Input data
= Beginning of Section =

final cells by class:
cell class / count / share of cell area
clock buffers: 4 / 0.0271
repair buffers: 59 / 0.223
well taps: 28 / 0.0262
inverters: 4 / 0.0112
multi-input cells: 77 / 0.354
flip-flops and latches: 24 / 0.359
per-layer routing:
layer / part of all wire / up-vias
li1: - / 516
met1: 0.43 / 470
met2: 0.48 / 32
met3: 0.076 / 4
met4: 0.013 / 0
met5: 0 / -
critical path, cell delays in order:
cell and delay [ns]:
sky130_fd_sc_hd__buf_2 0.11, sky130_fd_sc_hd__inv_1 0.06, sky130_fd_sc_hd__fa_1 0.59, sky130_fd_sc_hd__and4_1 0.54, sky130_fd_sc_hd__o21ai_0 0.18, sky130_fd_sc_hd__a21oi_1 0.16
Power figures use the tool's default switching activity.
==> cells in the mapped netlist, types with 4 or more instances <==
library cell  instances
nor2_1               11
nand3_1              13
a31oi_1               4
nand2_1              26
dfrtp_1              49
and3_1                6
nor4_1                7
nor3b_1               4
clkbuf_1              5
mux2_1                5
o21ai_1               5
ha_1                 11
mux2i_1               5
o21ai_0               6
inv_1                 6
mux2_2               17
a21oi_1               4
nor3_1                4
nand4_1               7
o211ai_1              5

= End of Section =
= Beginning of Section =

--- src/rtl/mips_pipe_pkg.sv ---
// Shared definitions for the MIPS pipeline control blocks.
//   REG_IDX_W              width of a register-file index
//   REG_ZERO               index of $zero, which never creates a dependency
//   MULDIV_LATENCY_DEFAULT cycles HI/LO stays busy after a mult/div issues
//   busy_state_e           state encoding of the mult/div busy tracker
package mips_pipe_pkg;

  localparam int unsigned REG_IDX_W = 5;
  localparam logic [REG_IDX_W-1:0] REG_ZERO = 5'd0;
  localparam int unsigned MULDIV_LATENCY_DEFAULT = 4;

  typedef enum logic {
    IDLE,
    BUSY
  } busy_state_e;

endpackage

= End of Section =

About this task
Each line of the entries above that has the word "instances" is to be copied.

Written answer
==> cells in the mapped netlist, types with 4 or more instances <==
library cell  instances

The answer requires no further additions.